**TASK GOAL**
Go over the records and copy every line with the string "finished".

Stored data
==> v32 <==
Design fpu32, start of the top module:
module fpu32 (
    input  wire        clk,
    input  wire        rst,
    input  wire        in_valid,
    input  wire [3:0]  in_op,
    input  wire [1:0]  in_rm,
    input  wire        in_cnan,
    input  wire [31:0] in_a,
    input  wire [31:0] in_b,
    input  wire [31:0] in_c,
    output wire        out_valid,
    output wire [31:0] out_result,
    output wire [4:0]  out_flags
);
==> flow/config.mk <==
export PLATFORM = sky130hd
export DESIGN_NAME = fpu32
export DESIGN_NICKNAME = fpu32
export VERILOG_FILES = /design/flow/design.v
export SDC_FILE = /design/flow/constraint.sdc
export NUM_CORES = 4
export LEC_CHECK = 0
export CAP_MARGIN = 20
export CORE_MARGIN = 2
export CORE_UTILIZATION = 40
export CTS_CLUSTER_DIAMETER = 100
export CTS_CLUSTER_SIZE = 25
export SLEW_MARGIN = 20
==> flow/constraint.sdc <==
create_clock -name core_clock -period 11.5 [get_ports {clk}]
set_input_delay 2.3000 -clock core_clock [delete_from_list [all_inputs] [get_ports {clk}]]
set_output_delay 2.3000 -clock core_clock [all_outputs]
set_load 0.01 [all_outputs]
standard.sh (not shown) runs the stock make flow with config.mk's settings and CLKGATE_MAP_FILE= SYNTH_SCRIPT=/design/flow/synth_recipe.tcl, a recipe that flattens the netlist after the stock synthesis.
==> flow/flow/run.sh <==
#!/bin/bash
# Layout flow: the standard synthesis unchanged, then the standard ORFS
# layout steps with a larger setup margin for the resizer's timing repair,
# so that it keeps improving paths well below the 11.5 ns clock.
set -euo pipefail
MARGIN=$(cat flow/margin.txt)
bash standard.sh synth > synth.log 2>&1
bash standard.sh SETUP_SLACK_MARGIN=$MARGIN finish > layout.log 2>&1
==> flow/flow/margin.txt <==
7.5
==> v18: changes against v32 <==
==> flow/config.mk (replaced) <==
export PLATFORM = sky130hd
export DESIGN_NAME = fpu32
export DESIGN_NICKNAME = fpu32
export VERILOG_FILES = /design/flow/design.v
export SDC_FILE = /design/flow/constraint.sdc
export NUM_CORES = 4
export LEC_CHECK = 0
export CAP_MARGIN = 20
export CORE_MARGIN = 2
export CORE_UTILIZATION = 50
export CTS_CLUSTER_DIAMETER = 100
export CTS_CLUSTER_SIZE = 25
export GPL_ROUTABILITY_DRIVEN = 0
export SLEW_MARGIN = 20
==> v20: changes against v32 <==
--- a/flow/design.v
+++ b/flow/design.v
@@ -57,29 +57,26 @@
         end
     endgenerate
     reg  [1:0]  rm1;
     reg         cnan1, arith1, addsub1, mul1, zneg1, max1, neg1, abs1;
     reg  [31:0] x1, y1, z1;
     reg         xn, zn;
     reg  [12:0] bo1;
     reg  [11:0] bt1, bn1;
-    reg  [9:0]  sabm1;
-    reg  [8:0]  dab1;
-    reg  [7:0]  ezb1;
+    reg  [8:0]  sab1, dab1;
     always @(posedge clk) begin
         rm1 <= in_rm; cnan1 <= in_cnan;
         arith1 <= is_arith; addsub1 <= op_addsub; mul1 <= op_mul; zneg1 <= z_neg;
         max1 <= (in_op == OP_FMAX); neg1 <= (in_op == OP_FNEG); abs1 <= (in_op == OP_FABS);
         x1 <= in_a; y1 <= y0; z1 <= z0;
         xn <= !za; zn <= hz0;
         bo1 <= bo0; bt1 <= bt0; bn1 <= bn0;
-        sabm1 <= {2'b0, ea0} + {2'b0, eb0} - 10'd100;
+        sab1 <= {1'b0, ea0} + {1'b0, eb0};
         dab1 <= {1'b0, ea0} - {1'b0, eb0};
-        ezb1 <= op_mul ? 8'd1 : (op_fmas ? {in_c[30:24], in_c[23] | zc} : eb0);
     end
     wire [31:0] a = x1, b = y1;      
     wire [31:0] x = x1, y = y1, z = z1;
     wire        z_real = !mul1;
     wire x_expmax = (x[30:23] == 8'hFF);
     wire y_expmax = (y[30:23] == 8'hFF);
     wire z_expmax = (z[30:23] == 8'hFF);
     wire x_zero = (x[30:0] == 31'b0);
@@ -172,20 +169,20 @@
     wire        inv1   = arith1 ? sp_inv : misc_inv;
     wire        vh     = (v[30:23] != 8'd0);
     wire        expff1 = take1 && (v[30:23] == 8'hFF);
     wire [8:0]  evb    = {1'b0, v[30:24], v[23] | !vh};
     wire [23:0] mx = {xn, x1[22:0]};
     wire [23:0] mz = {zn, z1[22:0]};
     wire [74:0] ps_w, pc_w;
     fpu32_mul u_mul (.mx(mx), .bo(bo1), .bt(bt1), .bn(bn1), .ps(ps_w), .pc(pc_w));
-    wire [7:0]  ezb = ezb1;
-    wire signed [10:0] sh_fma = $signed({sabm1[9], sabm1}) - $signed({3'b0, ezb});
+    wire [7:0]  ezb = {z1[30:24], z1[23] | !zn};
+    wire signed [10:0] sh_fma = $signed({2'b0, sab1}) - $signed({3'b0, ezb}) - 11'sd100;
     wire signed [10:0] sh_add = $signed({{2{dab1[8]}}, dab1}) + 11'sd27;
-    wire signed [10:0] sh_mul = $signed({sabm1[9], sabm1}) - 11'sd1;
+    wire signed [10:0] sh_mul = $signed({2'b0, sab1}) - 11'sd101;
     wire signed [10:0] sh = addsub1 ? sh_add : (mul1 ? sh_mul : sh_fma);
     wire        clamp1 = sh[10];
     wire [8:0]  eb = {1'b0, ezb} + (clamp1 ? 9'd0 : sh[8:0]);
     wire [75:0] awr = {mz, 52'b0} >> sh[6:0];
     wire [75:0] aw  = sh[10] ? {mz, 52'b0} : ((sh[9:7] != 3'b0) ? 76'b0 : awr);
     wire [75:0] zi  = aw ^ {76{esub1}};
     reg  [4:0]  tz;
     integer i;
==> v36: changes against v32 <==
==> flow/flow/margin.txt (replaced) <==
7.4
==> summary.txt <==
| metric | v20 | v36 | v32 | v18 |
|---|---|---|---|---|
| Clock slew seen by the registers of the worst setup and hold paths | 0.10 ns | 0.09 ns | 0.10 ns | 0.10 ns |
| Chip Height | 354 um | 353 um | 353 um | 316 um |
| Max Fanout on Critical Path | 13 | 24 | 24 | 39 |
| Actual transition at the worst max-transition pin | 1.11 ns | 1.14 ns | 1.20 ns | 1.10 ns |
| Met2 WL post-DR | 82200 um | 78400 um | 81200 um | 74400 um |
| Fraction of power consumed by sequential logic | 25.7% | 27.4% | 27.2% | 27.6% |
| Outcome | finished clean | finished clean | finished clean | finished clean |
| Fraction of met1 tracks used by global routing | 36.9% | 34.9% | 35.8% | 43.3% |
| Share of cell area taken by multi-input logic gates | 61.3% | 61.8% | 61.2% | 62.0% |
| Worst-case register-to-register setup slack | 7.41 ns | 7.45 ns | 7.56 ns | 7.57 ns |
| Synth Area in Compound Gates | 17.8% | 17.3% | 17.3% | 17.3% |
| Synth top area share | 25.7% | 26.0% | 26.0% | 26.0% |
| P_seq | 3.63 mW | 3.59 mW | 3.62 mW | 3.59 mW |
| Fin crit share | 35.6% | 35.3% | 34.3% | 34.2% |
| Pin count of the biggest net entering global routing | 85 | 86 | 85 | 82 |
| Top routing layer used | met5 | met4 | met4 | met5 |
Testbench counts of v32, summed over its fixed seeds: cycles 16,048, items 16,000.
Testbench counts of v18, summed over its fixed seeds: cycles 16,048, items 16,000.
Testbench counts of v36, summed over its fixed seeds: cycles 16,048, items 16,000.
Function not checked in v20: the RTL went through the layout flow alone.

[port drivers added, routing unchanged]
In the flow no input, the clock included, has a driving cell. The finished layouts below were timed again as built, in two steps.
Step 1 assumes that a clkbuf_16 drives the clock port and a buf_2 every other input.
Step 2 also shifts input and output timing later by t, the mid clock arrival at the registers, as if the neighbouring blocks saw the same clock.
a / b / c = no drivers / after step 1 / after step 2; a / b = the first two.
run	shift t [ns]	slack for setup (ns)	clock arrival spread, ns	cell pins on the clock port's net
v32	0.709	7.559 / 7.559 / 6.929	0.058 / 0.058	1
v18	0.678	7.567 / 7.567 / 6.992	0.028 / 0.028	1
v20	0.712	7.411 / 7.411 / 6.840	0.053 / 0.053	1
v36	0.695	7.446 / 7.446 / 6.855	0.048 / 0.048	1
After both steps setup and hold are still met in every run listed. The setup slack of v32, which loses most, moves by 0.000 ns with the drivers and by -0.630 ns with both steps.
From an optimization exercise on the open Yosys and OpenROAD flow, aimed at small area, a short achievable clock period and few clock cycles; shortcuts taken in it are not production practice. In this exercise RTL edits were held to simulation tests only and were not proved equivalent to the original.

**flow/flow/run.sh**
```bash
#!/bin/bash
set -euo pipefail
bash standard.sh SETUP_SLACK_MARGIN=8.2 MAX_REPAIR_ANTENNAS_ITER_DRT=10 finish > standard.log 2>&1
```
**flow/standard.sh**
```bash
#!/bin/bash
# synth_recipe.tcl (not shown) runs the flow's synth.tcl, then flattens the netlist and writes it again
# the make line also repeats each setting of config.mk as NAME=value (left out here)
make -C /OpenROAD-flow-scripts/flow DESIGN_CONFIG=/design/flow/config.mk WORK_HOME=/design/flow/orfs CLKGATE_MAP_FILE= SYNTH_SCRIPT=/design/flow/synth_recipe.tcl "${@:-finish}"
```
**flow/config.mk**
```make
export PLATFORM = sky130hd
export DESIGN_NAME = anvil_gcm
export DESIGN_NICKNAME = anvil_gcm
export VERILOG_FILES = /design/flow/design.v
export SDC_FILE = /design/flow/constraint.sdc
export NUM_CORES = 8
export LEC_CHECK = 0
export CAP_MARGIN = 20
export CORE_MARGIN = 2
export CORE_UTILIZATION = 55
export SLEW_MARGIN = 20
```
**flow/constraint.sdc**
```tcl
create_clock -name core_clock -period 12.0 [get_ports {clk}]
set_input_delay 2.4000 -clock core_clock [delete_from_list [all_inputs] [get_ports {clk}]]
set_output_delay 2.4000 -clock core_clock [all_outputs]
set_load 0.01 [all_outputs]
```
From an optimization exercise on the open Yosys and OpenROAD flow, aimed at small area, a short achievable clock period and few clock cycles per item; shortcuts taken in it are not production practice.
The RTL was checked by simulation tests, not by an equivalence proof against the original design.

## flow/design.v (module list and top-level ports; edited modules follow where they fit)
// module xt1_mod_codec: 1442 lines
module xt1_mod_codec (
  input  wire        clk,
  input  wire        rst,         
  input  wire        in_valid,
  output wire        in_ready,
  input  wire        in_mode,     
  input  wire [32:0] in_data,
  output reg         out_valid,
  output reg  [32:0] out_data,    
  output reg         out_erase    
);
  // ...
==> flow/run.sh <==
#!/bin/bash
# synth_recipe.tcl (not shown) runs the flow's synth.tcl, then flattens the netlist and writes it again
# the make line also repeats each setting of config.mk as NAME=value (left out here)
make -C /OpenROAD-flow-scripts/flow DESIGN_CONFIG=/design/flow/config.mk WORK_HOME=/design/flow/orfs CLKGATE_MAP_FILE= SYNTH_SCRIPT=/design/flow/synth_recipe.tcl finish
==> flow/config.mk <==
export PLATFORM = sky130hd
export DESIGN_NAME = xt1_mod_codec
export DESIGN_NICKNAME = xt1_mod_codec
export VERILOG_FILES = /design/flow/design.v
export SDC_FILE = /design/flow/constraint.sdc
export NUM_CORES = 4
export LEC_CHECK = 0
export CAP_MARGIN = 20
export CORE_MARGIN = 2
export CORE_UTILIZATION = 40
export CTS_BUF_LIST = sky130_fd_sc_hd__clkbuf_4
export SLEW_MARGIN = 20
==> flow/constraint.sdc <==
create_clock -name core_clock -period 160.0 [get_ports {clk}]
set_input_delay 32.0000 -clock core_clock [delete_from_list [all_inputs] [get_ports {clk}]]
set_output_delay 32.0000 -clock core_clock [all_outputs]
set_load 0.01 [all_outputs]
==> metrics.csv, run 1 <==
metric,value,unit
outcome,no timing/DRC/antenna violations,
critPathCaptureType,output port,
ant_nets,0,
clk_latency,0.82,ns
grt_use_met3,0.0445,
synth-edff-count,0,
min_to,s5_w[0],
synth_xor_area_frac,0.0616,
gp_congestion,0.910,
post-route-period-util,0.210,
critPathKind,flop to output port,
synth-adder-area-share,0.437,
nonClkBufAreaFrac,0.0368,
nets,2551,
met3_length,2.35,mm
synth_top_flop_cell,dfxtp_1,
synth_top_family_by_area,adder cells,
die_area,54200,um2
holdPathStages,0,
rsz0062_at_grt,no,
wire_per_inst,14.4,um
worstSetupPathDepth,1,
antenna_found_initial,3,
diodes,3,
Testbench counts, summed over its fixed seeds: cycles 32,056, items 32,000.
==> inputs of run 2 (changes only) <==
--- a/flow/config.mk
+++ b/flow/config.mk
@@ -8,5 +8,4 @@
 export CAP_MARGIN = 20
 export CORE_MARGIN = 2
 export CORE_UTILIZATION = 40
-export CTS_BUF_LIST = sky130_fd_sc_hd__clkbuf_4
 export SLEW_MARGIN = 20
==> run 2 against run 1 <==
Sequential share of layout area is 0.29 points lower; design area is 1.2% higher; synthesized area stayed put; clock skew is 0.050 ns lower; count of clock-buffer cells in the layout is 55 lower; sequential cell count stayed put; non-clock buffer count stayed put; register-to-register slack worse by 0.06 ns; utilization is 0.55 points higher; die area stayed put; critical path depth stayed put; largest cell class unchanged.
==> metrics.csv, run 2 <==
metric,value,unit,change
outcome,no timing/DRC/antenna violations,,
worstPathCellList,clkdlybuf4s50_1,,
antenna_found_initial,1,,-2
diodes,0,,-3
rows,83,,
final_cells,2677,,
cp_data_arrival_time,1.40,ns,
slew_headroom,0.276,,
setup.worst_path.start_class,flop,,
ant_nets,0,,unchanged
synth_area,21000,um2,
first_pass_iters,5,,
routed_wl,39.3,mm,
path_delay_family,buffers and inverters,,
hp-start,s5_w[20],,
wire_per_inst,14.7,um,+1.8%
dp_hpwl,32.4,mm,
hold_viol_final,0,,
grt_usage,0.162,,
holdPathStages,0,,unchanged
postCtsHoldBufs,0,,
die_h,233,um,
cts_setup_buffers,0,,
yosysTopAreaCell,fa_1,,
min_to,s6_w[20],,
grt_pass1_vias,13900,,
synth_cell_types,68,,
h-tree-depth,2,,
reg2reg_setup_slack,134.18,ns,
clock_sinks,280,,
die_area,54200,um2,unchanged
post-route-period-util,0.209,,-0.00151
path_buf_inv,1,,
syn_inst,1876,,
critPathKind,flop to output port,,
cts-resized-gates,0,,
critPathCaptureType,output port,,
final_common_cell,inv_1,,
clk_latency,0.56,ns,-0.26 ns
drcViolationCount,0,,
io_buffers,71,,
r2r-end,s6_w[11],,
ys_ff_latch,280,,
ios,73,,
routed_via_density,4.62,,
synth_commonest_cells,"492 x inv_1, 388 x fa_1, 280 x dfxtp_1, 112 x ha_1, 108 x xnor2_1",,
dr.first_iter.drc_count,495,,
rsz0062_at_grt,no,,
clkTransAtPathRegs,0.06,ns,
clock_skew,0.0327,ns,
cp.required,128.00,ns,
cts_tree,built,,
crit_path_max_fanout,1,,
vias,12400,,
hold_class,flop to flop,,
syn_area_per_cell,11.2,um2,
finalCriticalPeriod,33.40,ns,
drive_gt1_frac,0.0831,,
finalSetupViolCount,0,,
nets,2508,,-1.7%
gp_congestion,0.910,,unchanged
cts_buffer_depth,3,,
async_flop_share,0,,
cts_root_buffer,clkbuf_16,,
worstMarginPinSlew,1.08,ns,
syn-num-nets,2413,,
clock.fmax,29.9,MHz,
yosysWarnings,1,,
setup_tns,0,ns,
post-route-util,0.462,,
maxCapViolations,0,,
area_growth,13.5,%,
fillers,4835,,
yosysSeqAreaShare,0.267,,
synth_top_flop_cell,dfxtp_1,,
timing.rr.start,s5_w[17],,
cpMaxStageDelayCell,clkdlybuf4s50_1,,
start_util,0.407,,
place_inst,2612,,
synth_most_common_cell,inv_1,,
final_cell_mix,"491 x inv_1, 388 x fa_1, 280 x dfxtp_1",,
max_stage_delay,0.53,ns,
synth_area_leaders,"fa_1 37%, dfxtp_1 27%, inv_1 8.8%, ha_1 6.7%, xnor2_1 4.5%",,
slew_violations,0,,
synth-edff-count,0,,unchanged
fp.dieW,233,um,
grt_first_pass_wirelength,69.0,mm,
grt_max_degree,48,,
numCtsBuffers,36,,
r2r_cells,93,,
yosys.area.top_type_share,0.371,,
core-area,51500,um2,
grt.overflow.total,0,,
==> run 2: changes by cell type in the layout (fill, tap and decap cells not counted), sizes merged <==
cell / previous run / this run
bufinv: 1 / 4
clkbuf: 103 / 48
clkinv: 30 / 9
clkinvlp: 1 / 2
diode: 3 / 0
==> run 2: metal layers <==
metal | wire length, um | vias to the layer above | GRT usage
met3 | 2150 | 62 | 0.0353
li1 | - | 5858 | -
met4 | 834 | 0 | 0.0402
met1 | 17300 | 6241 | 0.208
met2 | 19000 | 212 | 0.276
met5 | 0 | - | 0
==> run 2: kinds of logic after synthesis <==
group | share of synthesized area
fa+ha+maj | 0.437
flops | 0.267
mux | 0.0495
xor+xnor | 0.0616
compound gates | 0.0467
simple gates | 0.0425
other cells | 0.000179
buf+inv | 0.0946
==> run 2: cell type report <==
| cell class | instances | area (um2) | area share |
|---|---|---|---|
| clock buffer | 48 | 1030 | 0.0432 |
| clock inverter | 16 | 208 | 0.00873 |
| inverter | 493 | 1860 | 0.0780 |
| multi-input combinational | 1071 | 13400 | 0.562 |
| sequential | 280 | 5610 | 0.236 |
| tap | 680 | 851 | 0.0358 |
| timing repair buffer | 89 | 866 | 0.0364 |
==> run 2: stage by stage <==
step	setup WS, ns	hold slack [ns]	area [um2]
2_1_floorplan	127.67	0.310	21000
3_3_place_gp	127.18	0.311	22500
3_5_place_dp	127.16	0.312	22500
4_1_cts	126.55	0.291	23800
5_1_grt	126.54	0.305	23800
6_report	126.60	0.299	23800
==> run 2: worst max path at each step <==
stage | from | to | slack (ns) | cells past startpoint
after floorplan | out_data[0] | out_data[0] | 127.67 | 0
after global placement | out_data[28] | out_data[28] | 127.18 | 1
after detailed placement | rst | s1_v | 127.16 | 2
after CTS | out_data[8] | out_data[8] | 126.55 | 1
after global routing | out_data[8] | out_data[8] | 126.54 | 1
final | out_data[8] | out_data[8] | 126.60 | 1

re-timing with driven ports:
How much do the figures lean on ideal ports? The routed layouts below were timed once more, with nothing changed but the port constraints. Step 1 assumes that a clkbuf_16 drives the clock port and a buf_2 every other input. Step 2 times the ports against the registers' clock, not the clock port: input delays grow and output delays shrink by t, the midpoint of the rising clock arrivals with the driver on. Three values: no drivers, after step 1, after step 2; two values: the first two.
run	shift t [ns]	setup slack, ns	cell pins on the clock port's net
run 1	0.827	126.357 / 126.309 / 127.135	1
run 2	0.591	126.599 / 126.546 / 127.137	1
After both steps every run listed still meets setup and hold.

**ANSWER SECTION**
| Outcome | finished clean | finished clean | finished clean | finished clean |
In the flow no input, the clock included, has a driving cell. The finished layouts below were timed again as built, in two steps.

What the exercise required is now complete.